* **Data excerpts**:
↓

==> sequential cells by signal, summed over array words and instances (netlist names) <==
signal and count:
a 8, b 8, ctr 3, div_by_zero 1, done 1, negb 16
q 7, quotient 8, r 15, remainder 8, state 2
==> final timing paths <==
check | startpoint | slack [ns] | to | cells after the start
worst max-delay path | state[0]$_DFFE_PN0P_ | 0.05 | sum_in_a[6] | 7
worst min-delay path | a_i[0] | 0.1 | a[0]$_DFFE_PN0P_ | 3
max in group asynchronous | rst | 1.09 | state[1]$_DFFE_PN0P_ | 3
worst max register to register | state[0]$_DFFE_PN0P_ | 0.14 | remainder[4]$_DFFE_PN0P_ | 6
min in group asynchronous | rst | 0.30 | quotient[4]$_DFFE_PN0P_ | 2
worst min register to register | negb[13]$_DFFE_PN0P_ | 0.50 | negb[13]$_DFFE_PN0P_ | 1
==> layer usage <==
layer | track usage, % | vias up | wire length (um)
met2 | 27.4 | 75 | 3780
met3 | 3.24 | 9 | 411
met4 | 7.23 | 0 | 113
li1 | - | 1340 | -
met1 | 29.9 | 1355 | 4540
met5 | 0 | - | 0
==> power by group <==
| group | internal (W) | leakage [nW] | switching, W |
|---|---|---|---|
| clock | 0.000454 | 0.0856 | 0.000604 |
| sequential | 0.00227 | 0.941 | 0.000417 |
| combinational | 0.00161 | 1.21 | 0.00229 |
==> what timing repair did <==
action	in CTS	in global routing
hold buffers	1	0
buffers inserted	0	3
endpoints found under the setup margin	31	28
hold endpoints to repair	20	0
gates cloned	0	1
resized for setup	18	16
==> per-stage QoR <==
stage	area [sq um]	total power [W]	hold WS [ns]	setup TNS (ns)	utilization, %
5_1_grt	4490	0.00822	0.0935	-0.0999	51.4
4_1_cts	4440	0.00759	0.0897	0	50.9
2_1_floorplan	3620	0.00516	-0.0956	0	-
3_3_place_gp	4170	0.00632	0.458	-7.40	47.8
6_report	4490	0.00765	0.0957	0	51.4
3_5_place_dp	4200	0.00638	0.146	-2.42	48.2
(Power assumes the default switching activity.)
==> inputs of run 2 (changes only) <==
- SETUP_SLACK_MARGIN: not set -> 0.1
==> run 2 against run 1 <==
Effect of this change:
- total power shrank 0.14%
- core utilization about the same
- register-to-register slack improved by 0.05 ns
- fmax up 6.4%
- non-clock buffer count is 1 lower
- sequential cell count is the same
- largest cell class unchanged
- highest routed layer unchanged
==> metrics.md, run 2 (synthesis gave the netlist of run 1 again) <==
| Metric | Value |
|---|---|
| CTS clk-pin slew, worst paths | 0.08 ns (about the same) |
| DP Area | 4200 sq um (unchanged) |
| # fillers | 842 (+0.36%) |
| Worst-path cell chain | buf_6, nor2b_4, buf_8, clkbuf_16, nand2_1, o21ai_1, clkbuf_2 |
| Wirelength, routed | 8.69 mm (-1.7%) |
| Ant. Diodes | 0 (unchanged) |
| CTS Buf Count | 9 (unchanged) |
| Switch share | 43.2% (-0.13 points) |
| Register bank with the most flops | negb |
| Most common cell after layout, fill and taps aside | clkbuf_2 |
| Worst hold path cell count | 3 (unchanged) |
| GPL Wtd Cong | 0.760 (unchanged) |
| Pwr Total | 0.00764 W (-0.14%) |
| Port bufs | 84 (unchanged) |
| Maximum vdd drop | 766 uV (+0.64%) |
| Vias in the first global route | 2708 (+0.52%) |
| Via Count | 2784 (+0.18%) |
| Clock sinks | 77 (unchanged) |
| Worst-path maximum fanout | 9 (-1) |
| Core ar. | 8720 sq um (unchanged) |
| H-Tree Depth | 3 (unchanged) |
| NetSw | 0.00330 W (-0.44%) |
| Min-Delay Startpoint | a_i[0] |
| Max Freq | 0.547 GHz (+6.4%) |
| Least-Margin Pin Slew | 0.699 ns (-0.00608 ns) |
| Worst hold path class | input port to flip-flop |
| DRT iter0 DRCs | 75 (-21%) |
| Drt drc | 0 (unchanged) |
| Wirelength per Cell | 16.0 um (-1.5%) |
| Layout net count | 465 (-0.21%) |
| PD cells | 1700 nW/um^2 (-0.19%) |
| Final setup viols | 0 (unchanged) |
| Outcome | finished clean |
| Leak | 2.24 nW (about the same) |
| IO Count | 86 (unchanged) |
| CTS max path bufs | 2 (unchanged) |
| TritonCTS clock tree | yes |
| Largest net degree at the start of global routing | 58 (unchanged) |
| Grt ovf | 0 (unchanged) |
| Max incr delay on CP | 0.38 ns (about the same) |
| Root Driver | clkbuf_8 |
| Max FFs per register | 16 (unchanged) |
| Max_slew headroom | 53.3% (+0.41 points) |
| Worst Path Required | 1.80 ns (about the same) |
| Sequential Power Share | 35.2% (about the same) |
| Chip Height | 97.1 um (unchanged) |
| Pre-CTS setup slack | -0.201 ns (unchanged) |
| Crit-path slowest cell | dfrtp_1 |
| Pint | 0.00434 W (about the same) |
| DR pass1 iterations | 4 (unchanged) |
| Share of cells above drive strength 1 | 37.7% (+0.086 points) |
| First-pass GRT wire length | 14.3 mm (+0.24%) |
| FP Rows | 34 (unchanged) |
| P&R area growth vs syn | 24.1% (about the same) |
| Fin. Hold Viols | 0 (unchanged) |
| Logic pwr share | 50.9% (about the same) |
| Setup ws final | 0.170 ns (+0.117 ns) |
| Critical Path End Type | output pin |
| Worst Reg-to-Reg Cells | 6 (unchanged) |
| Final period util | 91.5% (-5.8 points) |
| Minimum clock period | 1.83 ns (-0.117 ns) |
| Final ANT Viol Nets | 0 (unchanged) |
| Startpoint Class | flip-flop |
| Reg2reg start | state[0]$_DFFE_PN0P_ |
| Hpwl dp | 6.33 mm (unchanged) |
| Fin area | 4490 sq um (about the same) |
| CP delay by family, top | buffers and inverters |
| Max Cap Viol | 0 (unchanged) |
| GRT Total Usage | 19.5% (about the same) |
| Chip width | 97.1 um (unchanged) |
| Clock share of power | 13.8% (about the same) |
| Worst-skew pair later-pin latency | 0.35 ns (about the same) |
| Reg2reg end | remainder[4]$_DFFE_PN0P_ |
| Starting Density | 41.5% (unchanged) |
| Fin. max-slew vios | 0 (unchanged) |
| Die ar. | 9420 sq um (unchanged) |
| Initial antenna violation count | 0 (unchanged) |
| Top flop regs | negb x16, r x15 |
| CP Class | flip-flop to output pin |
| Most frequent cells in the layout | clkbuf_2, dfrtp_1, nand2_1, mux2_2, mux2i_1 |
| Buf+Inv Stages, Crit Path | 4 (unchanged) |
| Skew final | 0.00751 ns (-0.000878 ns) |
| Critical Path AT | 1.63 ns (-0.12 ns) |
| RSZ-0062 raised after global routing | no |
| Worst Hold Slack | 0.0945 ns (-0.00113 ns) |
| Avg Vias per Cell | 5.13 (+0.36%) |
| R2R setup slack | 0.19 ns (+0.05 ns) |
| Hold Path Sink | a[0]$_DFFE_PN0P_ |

↑

* **WORK INSTRUCTION**: An identical copy of the entries above is the expected result.

* **REPLY TO THE TASK**:
==> sequential cells by signal, summed over array words and instances (netlist names) <==
signal and count:
a 8, b 8, ctr 3, div_by_zero 1, done 1, negb 16
q 7, quotient 8, r 15, remainder 8, state 2
==> final timing paths <==
check | startpoint | slack [ns] | to | cells after the start
worst max-delay path | state[0]$_DFFE_PN0P_ | 0.05 | sum_in_a[6] | 7
worst min-delay path | a_i[0] | 0.1 | a[0]$_DFFE_PN0P_ | 3
max in group asynchronous | rst | 1.09 | state[1]$_DFFE_PN0P_ | 3
worst max register to register | state[0]$_DFFE_PN0P_ | 0.14 | remainder[4]$_DFFE_PN0P_ | 6
min in group asynchronous | rst | 0.30 | quotient[4]$_DFFE_PN0P_ | 2
worst min register to register | negb[13]$_DFFE_PN0P_ | 0.50 | negb[13]$_DFFE_PN0P_ | 1
==> layer usage <==
layer | track usage, % | vias up | wire length (um)
met2 | 27.4 | 75 | 3780
met3 | 3.24 | 9 | 411
met4 | 7.23 | 0 | 113
li1 | - | 1340 | -
met1 | 29.9 | 1355 | 4540
met5 | 0 | - | 0
==> power by group <==
| group | internal (W) | leakage [nW] | switching, W |
|---|---|---|---|
| clock | 0.000454 | 0.0856 | 0.000604 |
| sequential | 0.00227 | 0.941 | 0.000417 |
| combinational | 0.00161 | 1.21 | 0.00229 |
==> what timing repair did <==
action	in CTS	in global routing
hold buffers	1	0
buffers inserted	0	3
endpoints found under the setup margin	31	28
hold endpoints to repair	20	0
gates cloned	0	1
resized for setup	18	16
==> per-stage QoR <==
stage	area [sq um]	total power [W]	hold WS [ns]	setup TNS (ns)	utilization, %
5_1_grt	4490	0.00822	0.0935	-0.0999	51.4
4_1_cts	4440	0.00759	0.0897	0	50.9
2_1_floorplan	3620	0.00516	-0.0956	0	-
3_3_place_gp	4170	0.00632	0.458	-7.40	47.8
6_report	4490	0.00765	0.0957	0	51.4
3_5_place_dp	4200	0.00638	0.146	-2.42	48.2
(Power assumes the default switching activity.)
==> inputs of run 2 (changes only) <==
- SETUP_SLACK_MARGIN: not set -> 0.1
==> run 2 against run 1 <==
Effect of this change:
- total power shrank 0.14%
- core utilization about the same
- register-to-register slack improved by 0.05 ns
- fmax up 6.4%
- non-clock buffer count is 1 lower
- sequential cell count is the same
- largest cell class unchanged
- highest routed layer unchanged
==> metrics.md, run 2 (synthesis gave the netlist of run 1 again) <==
| Metric | Value |
|---|---|
| CTS clk-pin slew, worst paths | 0.08 ns (about the same) |
| DP Area | 4200 sq um (unchanged) |
| # fillers | 842 (+0.36%) |
| Worst-path cell chain | buf_6, nor2b_4, buf_8, clkbuf_16, nand2_1, o21ai_1, clkbuf_2 |
| Wirelength, routed | 8.69 mm (-1.7%) |
| Ant. Diodes | 0 (unchanged) |
| CTS Buf Count | 9 (unchanged) |
| Switch share | 43.2% (-0.13 points) |
| Register bank with the most flops | negb |
| Most common cell after layout, fill and taps aside | clkbuf_2 |
| Worst hold path cell count | 3 (unchanged) |
| GPL Wtd Cong | 0.760 (unchanged) |
| Pwr Total | 0.00764 W (-0.14%) |
| Port bufs | 84 (unchanged) |
| Maximum vdd drop | 766 uV (+0.64%) |
| Vias in the first global route | 2708 (+0.52%) |
| Via Count | 2784 (+0.18%) |
| Clock sinks | 77 (unchanged) |
| Worst-path maximum fanout | 9 (-1) |
| Core ar. | 8720 sq um (unchanged) |
| H-Tree Depth | 3 (unchanged) |
| NetSw | 0.00330 W (-0.44%) |
| Min-Delay Startpoint | a_i[0] |
| Max Freq | 0.547 GHz (+6.4%) |
| Least-Margin Pin Slew | 0.699 ns (-0.00608 ns) |
| Worst hold path class | input port to flip-flop |
| DRT iter0 DRCs | 75 (-21%) |
| Drt drc | 0 (unchanged) |
| Wirelength per Cell | 16.0 um (-1.5%) |
| Layout net count | 465 (-0.21%) |
| PD cells | 1700 nW/um^2 (-0.19%) |
| Final setup viols | 0 (unchanged) |
| Outcome | finished clean |
| Leak | 2.24 nW (about the same) |
| IO Count | 86 (unchanged) |
| CTS max path bufs | 2 (unchanged) |
| TritonCTS clock tree | yes |
| Largest net degree at the start of global routing | 58 (unchanged) |
| Grt ovf | 0 (unchanged) |
| Max incr delay on CP | 0.38 ns (about the same) |
| Root Driver | clkbuf_8 |
| Max FFs per register | 16 (unchanged) |
| Max_slew headroom | 53.3% (+0.41 points) |
| Worst Path Required | 1.80 ns (about the same) |
| Sequential Power Share | 35.2% (about the same) |
| Chip Height | 97.1 um (unchanged) |
| Pre-CTS setup slack | -0.201 ns (unchanged) |
| Crit-path slowest cell | dfrtp_1 |
| Pint | 0.00434 W (about the same) |
| DR pass1 iterations | 4 (unchanged) |
| Share of cells above drive strength 1 | 37.7% (+0.086 points) |
| First-pass GRT wire length | 14.3 mm (+0.24%) |
| FP Rows | 34 (unchanged) |
| P&R area growth vs syn | 24.1% (about the same) |
| Fin. Hold Viols | 0 (unchanged) |
| Logic pwr share | 50.9% (about the same) |
| Setup ws final | 0.170 ns (+0.117 ns) |
| Critical Path End Type | output pin |
| Worst Reg-to-Reg Cells | 6 (unchanged) |
| Final period util | 91.5% (-5.8 points) |
| Minimum clock period | 1.83 ns (-0.117 ns) |
| Final ANT Viol Nets | 0 (unchanged) |
| Startpoint Class | flip-flop |
| Reg2reg start | state[0]$_DFFE_PN0P_ |
| Hpwl dp | 6.33 mm (unchanged) |
| Fin area | 4490 sq um (about the same) |
| CP delay by family, top | buffers and inverters |
| Max Cap Viol | 0 (unchanged) |
| GRT Total Usage | 19.5% (about the same) |
| Chip width | 97.1 um (unchanged) |
| Clock share of power | 13.8% (about the same) |
| Worst-skew pair later-pin latency | 0.35 ns (about the same) |
| Reg2reg end | remainder[4]$_DFFE_PN0P_ |
| Starting Density | 41.5% (unchanged) |
| Fin. max-slew vios | 0 (unchanged) |
| Die ar. | 9420 sq um (unchanged) |
| Initial antenna violation count | 0 (unchanged) |
| Top flop regs | negb x16, r x15 |
| CP Class | flip-flop to output pin |
| Most frequent cells in the layout | clkbuf_2, dfrtp_1, nand2_1, mux2_2, mux2i_1 |
| Buf+Inv Stages, Crit Path | 4 (unchanged) |
| Skew final | 0.00751 ns (-0.000878 ns) |
| Critical Path AT | 1.63 ns (-0.12 ns) |
| RSZ-0062 raised after global routing | no |
| Worst Hold Slack | 0.0945 ns (-0.00113 ns) |
| Avg Vias per Cell | 5.13 (+0.36%) |
| R2R setup slack | 0.19 ns (+0.05 ns) |
| Hold Path Sink | a[0]$_DFFE_PN0P_ |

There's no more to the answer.